VDDQ is the voltage applied directly to DRAM modules (DRAM voltage (Vddq) (supply voltage for DQ/DQS of the DRAM chips) in millivolts per FSP header). No idea why FSP does not raise it automatically, despite the VDD is raised to 1.35V. VDD is according to FSP headers DRAM voltage (Vdd) (supply voltage for input buffers and core logic of the DRAM chips)

I guess I could add an override for it, e.g. if XMP1 or XMP2 is selected, then set the VDDQ to VDD for DDR4. But that will require XMP profile parsing.

Regarding DDR5, I will update on the XMP later.

miczyg1 commented 10 months ago

The DIMM voltage in DMI is not the voltage of the physical I/O pins.
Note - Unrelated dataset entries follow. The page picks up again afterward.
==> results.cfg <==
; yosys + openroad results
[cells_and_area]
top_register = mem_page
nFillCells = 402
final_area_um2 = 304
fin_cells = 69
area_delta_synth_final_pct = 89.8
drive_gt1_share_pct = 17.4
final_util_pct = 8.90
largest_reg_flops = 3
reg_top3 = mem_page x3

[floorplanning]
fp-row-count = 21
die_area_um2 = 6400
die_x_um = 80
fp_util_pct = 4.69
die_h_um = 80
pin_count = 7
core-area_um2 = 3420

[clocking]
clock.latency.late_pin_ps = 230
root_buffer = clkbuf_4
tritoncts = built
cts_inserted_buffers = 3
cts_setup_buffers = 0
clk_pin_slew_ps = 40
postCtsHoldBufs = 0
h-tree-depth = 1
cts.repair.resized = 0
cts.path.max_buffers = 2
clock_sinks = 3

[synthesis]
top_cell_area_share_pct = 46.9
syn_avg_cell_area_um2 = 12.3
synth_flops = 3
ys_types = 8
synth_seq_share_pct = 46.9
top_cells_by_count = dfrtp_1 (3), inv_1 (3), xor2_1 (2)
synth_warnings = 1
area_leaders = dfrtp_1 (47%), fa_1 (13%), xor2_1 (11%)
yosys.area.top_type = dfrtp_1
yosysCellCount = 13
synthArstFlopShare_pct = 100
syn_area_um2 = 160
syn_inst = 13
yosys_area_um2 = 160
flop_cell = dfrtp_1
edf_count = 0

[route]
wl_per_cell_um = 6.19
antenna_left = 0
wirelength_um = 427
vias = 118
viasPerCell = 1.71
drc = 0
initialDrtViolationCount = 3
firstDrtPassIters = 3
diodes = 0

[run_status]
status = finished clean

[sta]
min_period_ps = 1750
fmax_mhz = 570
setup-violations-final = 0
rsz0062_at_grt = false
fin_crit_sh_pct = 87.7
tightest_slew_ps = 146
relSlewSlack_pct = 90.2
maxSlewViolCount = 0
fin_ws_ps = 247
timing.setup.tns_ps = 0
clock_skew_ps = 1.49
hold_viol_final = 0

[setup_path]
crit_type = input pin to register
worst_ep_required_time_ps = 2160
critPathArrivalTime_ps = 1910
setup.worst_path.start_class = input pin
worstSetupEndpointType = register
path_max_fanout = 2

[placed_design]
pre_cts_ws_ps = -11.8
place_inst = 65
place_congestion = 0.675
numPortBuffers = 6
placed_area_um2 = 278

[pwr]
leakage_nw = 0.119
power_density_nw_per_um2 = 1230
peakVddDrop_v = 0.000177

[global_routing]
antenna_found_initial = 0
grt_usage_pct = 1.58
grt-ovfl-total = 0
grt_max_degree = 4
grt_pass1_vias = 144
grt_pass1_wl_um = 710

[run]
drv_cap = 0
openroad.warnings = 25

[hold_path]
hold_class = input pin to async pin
[./design.v]
package Defs;
    typedef struct packed {
        logic regWrite;
        logic memRead;
        logic memWrite;
        logic branch;
        logic MemToReg;
        logic [2:0] OP;
        logic incrementPage;
        logic decrementPage;
        logic incrementBranch;
        logic decrementBranch;
    } ControlSignals;
    typedef enum logic [1:0] {
        FORWARD_NONE = 2'b00,    
        FORWARD_MEM  = 2'b10,    
        FORWARD_WB   = 2'b01     
    } ForwardSel;
	typedef enum logic [2:0] {
		SUB_OP  = 3'b000,
		XOR_OP  = 3'b001,
		SHL_OP  = 3'b010,
		SHR_OP  = 3'b011,
		ADD_OP  = 3'b100,
		LW_OP   = 3'b101,
		SW_OP   = 3'b110,
		BR_OP   = 3'b111
	} opcode_t;
endpackage
module RF(
	input  CLK, regWrite, reset,
	input [2:0] Rs, Rd,
	input [7:0] writeValue,
	input [2:0] writeAddr,
	output logic [7:0] RsVal, RdVal
	);
	reg [7:0] registers_arr[0:7];
	always_comb begin
		RsVal = (Rs == 3'b000) ? 8'b0 :
		        (regWrite && (Rs == writeAddr)) ? writeValue : registers_arr[Rs];
		RdVal = (Rd == 3'b000) ? 8'b0 :
		        (regWrite && (Rd == writeAddr)) ? writeValue : registers_arr[Rd];
	end
    	always_ff @(posedge CLK) begin
			if (reset) begin
				registers_arr[0] <= 0;
				registers_arr[1] <= 0;
				registers_arr[2] <= 0;
				registers_arr[3] <= 0;
				registers_arr[4] <= 0;
				registers_arr[5] <= 0;
				registers_arr[6] <= 0;
				registers_arr[7] <= 0;
			end
        	if (regWrite) begin
            		registers_arr[writeAddr] <= writeValue;
        	end
			registers_arr[0] <= 8'b0;
    	end
endmodule
`timescale 1ns / 1ps
module full_adder(
    input a_in,
    input b_in, c_in,
    output sum,
    output carry
    );
	 assign sum = a_in ^ b_in ^ c_in ;
	 assign carry = (a_in & b_in) | (b_in & c_in) | (c_in &a_in);
endmodule
`timescale 1ns / 1ps
module half_adder(
    input a_in,
    input b_in,
    output sum,
    output carry
    );
	 assign sum = a_in ^ b_in;
	 assign carry = a_in & b_in;
endmodule
==> /design/flow/run.sh <==
#!/bin/bash
# OpenROAD 26Q1-2900-gdf79404cd8, Yosys 0.63+post, stock flow scripts
make -C /OpenROAD-flow-scripts/flow DESIGN_CONFIG=/design/flow/config.mk WORK_HOME=/design/flow/orfs finish
==> /design/flow/config.mk <==
export PLATFORM = sky130hd
export DESIGN_NAME = wallace_8x8
export DESIGN_NICKNAME = wallace_8x8
export VERILOG_FILES = /design/flow/design.v
export SDC_FILE = /design/flow/constraint.sdc
export NUM_CORES = 4
export LEC_CHECK = 1
export CORE_UTILIZATION = 40
==> /design/flow/constraint.sdc <==
current_design wallace_8x8

set clk_period 9.1
set clk_io_pct 0.2

create_clock -name clk0 -period $clk_period

set non_clock_inputs [all_inputs -no_clocks]
set_input_delay [expr $clk_period * $clk_io_pct] -clock clk0 $non_clock_inputs
set_output_delay [expr $clk_period * $clk_io_pct] -clock clk0 [all_outputs]
--- flow/run.sh ---
#!/bin/bash
# OpenROAD 26Q1-2900-gdf79404cd8, Yosys 0.63+post, stock flow scripts
make -C /OpenROAD-flow-scripts/flow DESIGN_CONFIG=/design/flow/config.mk WORK_HOME=/design/flow/orfs finish
--- flow/config.mk ---
export PLATFORM = sky130hd
export DESIGN_NAME = vedic8x8
export DESIGN_NICKNAME = vedic8x8
export VERILOG_FILES = /design/flow/design.v
export SDC_FILE = /design/flow/constraint.sdc
export NUM_CORES = 4
export LEC_CHECK = 1
export CORE_UTILIZATION = 40
--- flow/constraint.sdc ---
current_design vedic8x8

set clk_period 10.6
set clk_io_pct 0.2

create_clock -name clk0 -period $clk_period

set non_clock_inputs [all_inputs -no_clocks]
set_input_delay [expr $clk_period * $clk_io_pct] -clock clk0 $non_clock_inputs
set_output_delay [expr $clk_period * $clk_io_pct] -clock clk0 [all_outputs]
--- flow/design.v ---
`timescale 1ns / 1ps
module vedic8x8(a, b, result);
    input  [7:0] a,b;
    output [15:0] result;
    wire [15:0] result;
wire [7:0] temp1;
wire [7:0] temp2;
wire [7:0] temp3;
wire [9:0] temp4;
wire [9:0] temp5;
wire [7:0] temp6;
wire [7:0] temp7;
vedic4x4 M1(a[3:0], b[3:0], temp1);
assign result[3:0] = temp1[3:0];
vedic4x4 M2(a[7:4], b[3:0], temp2);
vedic4x4 M3(a[3:0], b[7:4], temp3);
adder10 A1({2'b00, temp2}, {2'b00,temp3}, temp4);
adder10 A2(temp4, {6'b000000, temp1[7:4]}, temp5);
assign result[7:4] = temp5[3:0];
vedic4x4 M4(a[7:4], b[7:4], temp6);
adder8 A3(temp6, {2'b00,temp5[9:4]}, temp7);
assign result[15:8] = temp7;
endmodule
module vedic4x4(a, b, result);
    input  [3:0] a,b;
    output [7:0] result;
    wire [7:0] result;
wire [3:0] temp1;
wire [3:0] temp2;
wire [3:0] temp3;
wire [5:0] temp4;
wire [5:0] temp5;
wire [3:0] temp6;
wire [3:0] temp7;
wire [5:0] w1;
vedic_2x2 V1(a[1:0], b[1:0], temp1);
assign result[1:0] = temp1[1:0];
vedic_2x2 V2(a[3:2], b[1:0], temp2);
vedic_2x2 V3(a[1:0], b[3:2], temp3);
assign w1 = {4'b0000, temp1[3:2]};
adder6 A1({2'b00, temp3}, {2'b00, temp2}, temp4);
adder6 A2(temp4, w1, temp5);
assign result[3:2] = temp5[1:0];
vedic_2x2 V4(a[3:2], b[3:2], temp6);
adder4 A3(temp6, temp5[5:2], temp7);
assign result[7:4] = temp7;
endmodule
module vedic_2x2 (a, b, result);
    input [1:0] a,b;
    output [3:0] result;
    wire [3:0] w;
    assign result[0]= a[0]&b[0];
    assign w[0]     = a[1]&b[0];
    assign w[1]     = a[0]&b[1];
    assign w[2]     = a[1]&b[1];
    halfAdder H0(w[0], w[1], result[1], w[3]);
    halfAdder H1(w[2], w[3], result[2], result[3]);    
endmodule
module halfAdder(a,b,sum,carry);
    input a,b;
    output sum, carry;
assign sum   = a ^ b;
assign carry = a & b;
endmodule
module adder4(a,b,sum);
input [3:0] a,b;
output [3:0] sum;
wire [3:0] sum;
assign sum = a + b;
endmodule
module adder6(a,b,sum);
input [5:0] a,b;
output [5:0] sum;
wire [5:0] sum;
assign sum = a + b;
endmodule
module adder8(a,b,sum);
input [7:0] a,b;
output [7:0] sum;
wire [7:0] sum;
assign sum = a + b;
endmodule
module adder10(a,b,sum);
input [9:0] a,b;
output [9:0] sum;
wire [9:0] sum;
assign sum = a + b;
endmodule
==> flow_summary.html <==
<h2>Synthesis and place &amp; route</h2>
<table>
<tr><th>Metric</th><th>Value</th></tr>
<tr><th colspan="2">Status</th></tr>
<tr><td>Run status</td><td>completed</td></tr>
<tr><th colspan="2">Detailed routing</th></tr>
<tr><td>Routed wire length</td><td>5.43 mm</td></tr>
<tr><td>Pre-antenna DRT Iters</td><td>4</td></tr>
<tr><td>Antenna Diode Count</td><td>0</td></tr>
<tr><td># DRC</td><td>0</td></tr>
<tr><td>Number of DRC markers after the initial detailed-route iteration</td><td>41</td></tr>
<tr><td>Via count</td><td>2116</td></tr>
<tr><td>Routed wirelength normalized by instance count</td><td>12.7 microns</td></tr>
<tr><td>Post-route antenna net violation count</td><td>0</td></tr>
<tr><td>Number of vias per cell after detailed routing</td><td>4.93</td></tr>
<tr><th colspan="2">Layout</th></tr>
<tr><td>Fin util</td><td>52.0%</td></tr>
<tr><td>Layout overhead on the synthesized area</td><td>22.6%</td></tr>
<tr><td>Sequential cells</td><td>0</td></tr>
<tr><td>Fraction of layout instances using a drive strength above 1</td><td>11.4%</td></tr>
<tr><td>Post-route cell area</td><td>0.00338 sq mm</td></tr>
<tr><td># clk buffers</td><td>0</td></tr>
<tr><td>Sequential Area</td><td>0 sq um</td></tr>
<tr><th colspan="2">Yosys</th></tr>
<tr><td>Top cells, area</td><td>sky130_fd_sc_hd__ha_1, sky130_fd_sc_hd__and2_1, sky130_fd_sc_hd__fa_1</td></tr>
<tr><td>Leading area contributor after synthesis</td><td>sky130_fd_sc_hd__ha_1</td></tr>
<tr><td>Yosys synthesis chip area</td><td>0.00276 sq mm</td></tr>
<tr><td>Synthesis Warnings</td><td>0</td></tr>
<tr><td>Post-synthesis average cell area</td><td>8.92 sq um</td></tr>
<tr><td>Combined area of all synthesized cells</td><td>0.00276 sq mm</td></tr>
<tr><td>Cells after synthesis</td><td>309</td></tr>
<tr><td>Yosys Instances</td><td>309</td></tr>
<tr><td>Top area contributor share</td><td>38.6%</td></tr>
<tr><td>Proportion of synthesized chip area in sequential cells</td><td>0%</td></tr>
<tr><td>Unique cell type count in the Yosys netlist</td><td>26</td></tr>
<tr><th colspan="2">Die</th></tr>
<tr><td>Core Region</td><td>0.00649 sq mm</td></tr>
<tr><td>Die footprint</td><td>0.00722 sq mm</td></tr>
<tr><td>Height of the chip</td><td>85.0 microns</td></tr>
<tr><td>Die width</td><td>85.0 microns</td></tr>
<tr><td>Fp_density</td><td>42.4%</td></tr>
<tr><td>Count of standard-cell rows</td><td>29</td></tr>
<tr><td>Ports placed on the boundary</td><td>32</td></tr>
<tr><th colspan="2">Timing</th></tr>
<tr><td>Setup repair after global routing missed its margin</td><td>no</td></tr>
<tr><td>Highest Clock Rate</td><td>97.1 MHz</td></tr>
<tr><td>Post-route fraction of the period consumed by the critical path</td><td>97.2%</td></tr>
<tr><td>Worst rel slew slack</td><td>73.0%</td></tr>
<tr><td>Setup-violating endpoint count in the final report</td><td>0</td></tr>
<tr><td>Post-route minimum period</td><td>10300 ps</td></tr>
<tr><td>Slew at the pin closest to its max-slew limit</td><td>402 ps</td></tr>
<tr><td>Final count of pins violating max slew</td><td>0</td></tr>
<tr><td>Number of hold violations in the final report</td><td>0</td></tr>
<tr><th colspan="2">Run</th></tr>
<tr><td>Log Warnings</td><td>32</td></tr>
<tr><td>Total of max-cap violations</td><td>0</td></tr>
<tr><th colspan="2">Setup path</th></tr>
<tr><td>Category of the most critical setup path</td><td>input pin to output pin</td></tr>
<tr><td>Worst Path Arrival</td><td>8180 ps</td></tr>
<tr><td>CP max FO</td><td>3</td></tr>
<tr><td>Kind of capture point of the worst setup path</td><td>output pin</td></tr>
<tr><td>Data required time at the worst endpoint</td><td>8480 ps</td></tr>
<tr><td>Crit path launch type</td><td>input pin</td></tr>
<tr><th colspan="2">Global route</th></tr>
<tr><td>Vias in the first global route</td><td>2111</td></tr>
<tr><td>Remaining global-route overflow</td><td>0</td></tr>
<tr><td>Antenna violations before repair</td><td>0</td></tr>
<tr><td>Global-route wire length before repair</td><td>9.63 mm</td></tr>
<tr><td>Total routing resource utilization after global routing</td><td>16.8%</td></tr>
<tr><td>Maximum number of pins on one net before global-route repair</td><td>9</td></tr>
<tr><th colspan="2">Placement</th></tr>
<tr><td>Post-place instance area</td><td>0.00325 sq mm</td></tr>
<tr><td>HPWL after detailed placement</td><td>4.80 mm</td></tr>
<tr><td>Port Buf Inserts</td><td>32</td></tr>
<tr><td>Final weighted congestion of routability-driven global placement</td><td>0.820</td></tr>
<tr><th colspan="2">Power and ir drop</th></tr>
<tr><td>Pwr dens</td><td>158 mW/mm^2</td></tr>
<tr><td>Fraction of power consumed by the clock network</td><td>0%</td></tr>
<tr><td>Portion of total power attributed to sequential cells</td><td>0%</td></tr>
<tr><td>Logic gate share of total power</td><td>100.0%</td></tr>
<tr><td>Cell Int Power</td><td>0.000319 W</td></tr>
<tr><td>Total net switching power</td><td>0.000216 W</td></tr>
<tr><td>Max VDD drop</td><td>157 uV</td></tr>
<tr><td>Lkg Pwr</td><td>1.79 nW</td></tr>
<tr><td>Sw Share</td><td>40.3%</td></tr>
<tr><th colspan="2">Clocking</th></tr>
<tr><td>CTS hold repair buffers</td><td>0</td></tr>
<tr><th colspan="2">Worst hold path</th></tr>
<tr><td>Class of the worst hold path</td><td>input pin to output pin</td></tr>
</table>
[./design.v]
module array_multiplier_8x8 (
    input  [7:0] A,    
    input  [7:0] B,    
    output [15:0] P    
);
    wire [7:0] pp[7:0];         
    wire [15:0] sum[6:0];       
    wire [15:0] carry[6:0];     
    genvar i, j;
    generate
        for (i = 0; i < 8; i = i + 1) begin : pp_gen
            assign pp[i] = A & {8{B[i]}};
        end
    endgenerate
    assign P[0] = pp[0][0];
    generate
        for (i = 1; i < 15; i = i + 1) begin : mult_stage
            reg [3:0] count;
            wire [7:0] temp;
            assign temp = {pp[7][i-7], pp[6][i-6], pp[5][i-5], pp[4][i-4],
                           pp[3][i-3], pp[2][i-2], pp[1][i-1], pp[0][i]};
            assign P[i] = ^temp;   
        end
    endgenerate
    assign P[15] = pp[7][7];  
endmodule
`flow/run.sh`:
```
#!/bin/bash
# OpenROAD 26Q1-2900-gdf79404cd8, Yosys 0.63+post, stock flow scripts
make -C /OpenROAD-flow-scripts/flow DESIGN_CONFIG=/design/flow/config.mk WORK_HOME=/design/flow/orfs finish
```
`flow/config.mk`:
```
export PLATFORM = sky130hd
export DESIGN_NAME = fifo
export DESIGN_NICKNAME = fifo
export VERILOG_FILES = /design/flow/design.v
export SDC_FILE = /design/flow/constraint.sdc
export NUM_CORES = 4
export LEC_CHECK = 1
export CORE_UTILIZATION = 30
export SYNTH_HDL_FRONTEND = slang
```
`flow/constraint.sdc`:
```
current_design fifo

set clk_period 24.7
set clk_io_pct 0.2

create_clock -name clk0 -period $clk_period [get_ports {clkIn}]

set non_clock_inputs [all_inputs -no_clocks]
set_input_delay [expr $clk_period * $clk_io_pct] -clock clk0 $non_clock_inputs
set_output_delay [expr $clk_period * $clk_io_pct] -clock clk0 [all_outputs]
```
`flow/design.v`:
```
module dp_ram #(
    DATA_WIDTH = 32,
    ADDR_WIDTH = 32) (
    input  logic clkIn,
    input  logic wrEnIn,
    input  logic [ADDR_WIDTH-1:0] wrAddrIn,
    input  logic [DATA_WIDTH-1:0] wrDataIn,
    input  logic [ADDR_WIDTH-1:0] rdAddrIn,
    output logic [DATA_WIDTH-1:0] rdDataOut);
    localparam DEPTH = 1 << ADDR_WIDTH;
    logic [DEPTH-1:0][DATA_WIDTH-1:0] dataR;
    logic [DATA_WIDTH-1:0] rdDataR;
    always @(posedge clkIn) begin
        if (wrEnIn) begin
            dataR[wrAddrIn] = wrDataIn;  
        end
        rdDataR             <= dataR[rdAddrIn];
    end
    assign rdDataOut = rdDataR;
endmodule
module fifo #(
    DATA_WIDTH = 32,
    DEPTH      = 32,
    SKID       = 0) (
    input  logic clkIn,
    input  logic rstIn,
    input  logic wrValidIn,
    output logic wrConsentOut,
    input  logic [DATA_WIDTH-1:0] wrDataIn,
    output logic rdValidOut,
    input  logic rdConsentIn,
    output logic [DATA_WIDTH-1:0] rdDataOut);
    localparam ADDR_WIDTH = $clog2(DEPTH);
    logic [ADDR_WIDTH-1:0] rdAddrR;
    logic [ADDR_WIDTH-1:0] wrAddrR;
    logic [ADDR_WIDTH:0] countR;
    logic rdValidR;
    logic wrConsentR;
    logic rstR;
    logic wrValid;
    logic rdValid;
    assign wrValid = wrValidIn & wrConsentR;
    assign rdValid = rdValidR & rdConsentIn;
    always @(posedge clkIn) begin
        rstR                    <= rstIn;
        if (rstIn) begin
            wrAddrR             <= 0;
            rdAddrR             <= 0;
            countR              <= 0;
            rdValidR            <= 0;
            wrConsentR          <= 0;
        end else begin
            if (rstR) begin
                wrConsentR      <= 1;
            end
            if (wrValid) begin
                wrAddrR         <= wrAddrR + 1;
            end
            if (rdValid) begin
                rdAddrR         <= rdAddrR + 1;
            end
            if (wrValid && !rdValid) begin
                countR          <= countR + 1;
                rdValidR        <= 1;
                if (countR == (DEPTH - SKID - 1)) begin
                    wrConsentR  <= 0;
                end
            end else if (!wrValid && rdValid) begin
                countR          <= countR - 1;
                wrConsentR      <= 1;
                if (countR == 1) begin
                    rdValidR    <= 0;
                end
            end
        end
    end
    assign rdValidOut = rdValidR;
    assign wrConsentOut = wrConsentR;
    dp_ram #(
        .ADDR_WIDTH(ADDR_WIDTH),
        .DATA_WIDTH(DATA_WIDTH))
        ram (
        .clkIn(clkIn),
        .wrEnIn(wrValidIn),
        .wrAddrIn(wrAddrR),
        .wrDataIn(wrDataIn),
        .rdAddrIn(rdAddrR),
        .rdDataOut(rdDataOut));
endmodule
```
==> run summary <==
fresh numbers from the pnr run: Seq share, synth=48.4%, DRT antenna net count=0, Synth Flop Type=dfxtp_1, largest net degree at the start of global routing=109, fmax=116 MHz, Avg Inst Size Synth=11.0 um2, Total GRT Usage=19.4%, Max Buffers Root-to-Sink=3, worst hold-check path type=reg -> reg, share of flip-flops with an asynchronous set or reset=0%, Die Ht=387 um, Clk pin slew, worst setup/hold paths=60 ps, Critical R2R Capture=ram.rdDataOut[15], pre-CTS setup slack=15520 ps, Setup Buffers After CTS=0, gpl congestion=0.906, Max Clock Skew=32.4 ps, DR iter-0 viols=2379, CTS buffer count=109, YS warnings=0, dominant cell type by area after synthesis=dfxtp_1, Initial Util=30.4%, Remaining DRCs=0, port bufs=69, Tool Warnings=34, TritonCTS clock tree=built, initial antenna violation count=6, status=finished, final reports clean, io pins=70, final setup violation count=0, maximum capacitance violations=0, Setup TNS=0 ps, Top Layout Cells=dfxtp_1 (1071), mux2_2 (920), nand2_1 (402), mux2i_1 (183), a21oi_1 (170), CP startpoint=wrValidIn, r2r startpoint=wrAddrR[0], via/cell ratio=5.29, share of layout cells above drive strength 1=32.6%, most frequent logic cell in the layout=dfxtp_1, post-cts resize count=0, Tmin final=8590 ps, Post-synth EDFFs=0, actual slew at the worst max-slew pin=1210 ps, WP data required=25260 ps, yosys synthesis chip area=44500 um2, Post-synth regs=1075, Rows=140, cts hold-fix bufs=0, Synth cell types=83, CTS sink cnt=1075, grt ovf=0, cell total in the yosys stat output=4025, Crit path arrival time=9150 ps, hold path start=ram.dataR[233], core area=146000 um2, worst skew pair latency=690 ps, # fillers=14200, Final Cycle Share=34.8%, via count=31600, total power=0.00367 W, Setup WS post-layout=16110 ps, vias in the first global route=31200, critical path type=in -> reg, Static Leak=21.7 nW, hpwl dp=87400 um, P per Cell Area=72.3 nW/um2, first-pass GRT wire length=212000 um, Die X=387 um, Post-Syn Instances=4025, area grow syn2layout=14.3%, Pre-antenna DRT Iters=6, Top-area cell share=48.4%, RSZ-0062 raised after global routing=no, crit-path max FO=22, Critical Path Start Type=primary input, worst reg2reg setup slack=20560 ps, Worst Setup EP=ram.rdDataOut[15], R2R depth=9, cell area after synthesis=44500 um2, top cells by area=dfxtp_1 (48%), mux2_2 (23%), mux2i_1 (4.1%), maximum VDD drop=0.0000544 V, Root Buffer=clkbuf_16, total wire length=143000 um, die area=150000 um2, Final Max Tran Viols=0, CP endpoint kind=flop, WL/cell=23.8 um, Final Core Density=34.7%, final hold vios=0, worst slew margin relative to its limit=18.6%, H-tree Lvls=3
==> worst min path at each step <==
stage / endpoint / slack (ps) / cells after the start
4_1_cts: ram.dataR[234] / 440 / 2
5_1_grt: ram.dataR[242] / 450 / 2
6_report: ram.dataR[233] / 440 / 2
==> routing by layer <==
layer,vias up,wire [um],GRT usage (%)
li1,14400,-,-
met1,15900,62300,27.3
met2,1072,63600,29.5
met3,265,11800,5.38
met4,6,4840,5.58
met5,-,41,0
==> state kept, by name, summed over array words and instances, names as in the netlist <==
register / flops
ram.dataR: 1024
ram.rdDataOut: 32
countR: 6
rdAddrR: 5
wrAddrR: 5
rdValidOut: 1
rstR: 1
wrConsentOut: 1
==> report_power, final <==
part / leakage (nW) / total [W] / switching, W / internal [W]
sequential: 8.70 / 0.00181 / 0.0000265 / 0.00179
combinational: 11.2 / 0.000177 / 0.0000913 / 0.0000852
clock: 1.80 / 0.00168 / 0.000710 / 0.000974
==> cells in the mapped netlist (7+ instances only) <==
library cell	number
a211o_1	9
a211oi_1	30
a21boi_0	37
a21o_1	12
a21oi_1	170
a221o_1	13
a221oi_1	19
a22o_1	13
a22oi_1	22
a2bb2oi_1	8
a311oi_1	8
a31oi_1	19
a32o_1	7
a32oi_1	11
and2_1	11
and3_1	15
buf_1	25
buf_2	104
buf_4	27
clkbuf_1	207
dfxtp_1	1075
ha_1	10
inv_1	11
mux2_2	920
mux2i_1	183
mux4_2	43
nand2_1	407
nand2b_1	44
nand3_1	103
nand4_1	15
nor2_1	98
nor2_2	10
nor2b_1	7
nor3_1	18
nor4_1	12
o211a_1	23
o211ai_1	58
o21a_1	12
o21ai_0	75
o31a_1	11
or3_1	7
xnor2_1	7
==> area by class of cell <==
class	instances	area [um2]	share of cell area (%)
antenna	1	2.50	0.00493
clock buffer	167	3230	6.35
clock inverter	32	415	0.818
inverter	13	63.8	0.126
multi-input combinational	2573	21500	42.2
sequential	1075	21500	42.4
tap	1917	2400	4.72
timing repair buffer	203	1710	3.36
==> critical path, stage by stage <==
cell             delay (ps)
clkdlybuf4s50_1         900
nand3_1                 750
nor2_4                  650
buf_4                   540
mux2_2                  400
mux4_2                  470
and2_1                  190
o21ai_0                 150
a32oi_1                 120
==> logic make-up after synthesis <==
logic type               share of synthesized area, %
multiplexers                                     29.7
XOR/XNOR                                        0.236
flip-flops                                       48.4
AND-OR/OR-AND                                    9.52
buffers and inverters                            3.71
AND/OR/NAND/NOR                                  8.15
adder cells (fa/ha/maj)                         0.281
==> metrics by stage <==
stage               hold WS (ps)  cells  instance area [um2]
floorplan                    408   4025                44500
global placement             417   5781                47200
detailed placement           423   5781                47200
CTS                          439   5980                50800
global route                 453   5981                50800
finish                       438   5981                50800
No activity file was given, so power comes from the tool's default toggle rates.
I just learned it by studying FSP code.

It is simply the VddVoltage value not VddqVoltage value (per FSP headers).

So basically what FSP does is set the voltage for input buffers and core logic and expose it as a DIMM VDD voltage in DMI/SMBIOS. Kinda misleading...

VDDQ for DDR4 is impossible to change in public FSP according to the source code I have access to... DDR5 is allowed to change VDDQ by setting the parameter in FSP. VDDQ, or rather "real" DRAM voltage, can be measured by MSI utilities or the nct6687d Linux module. It shows the value measured by Super I/O directly on DIMMs

miczyg1 commented 10 months ago

One can not set the VDDQ to something different than 1.2V for DDR4 path. In FSP before AlderLake it was possible regardless of DDR type. So basically DDR4 XMP is half broken and without fixing it on FSP side, the voltage will not be properly set.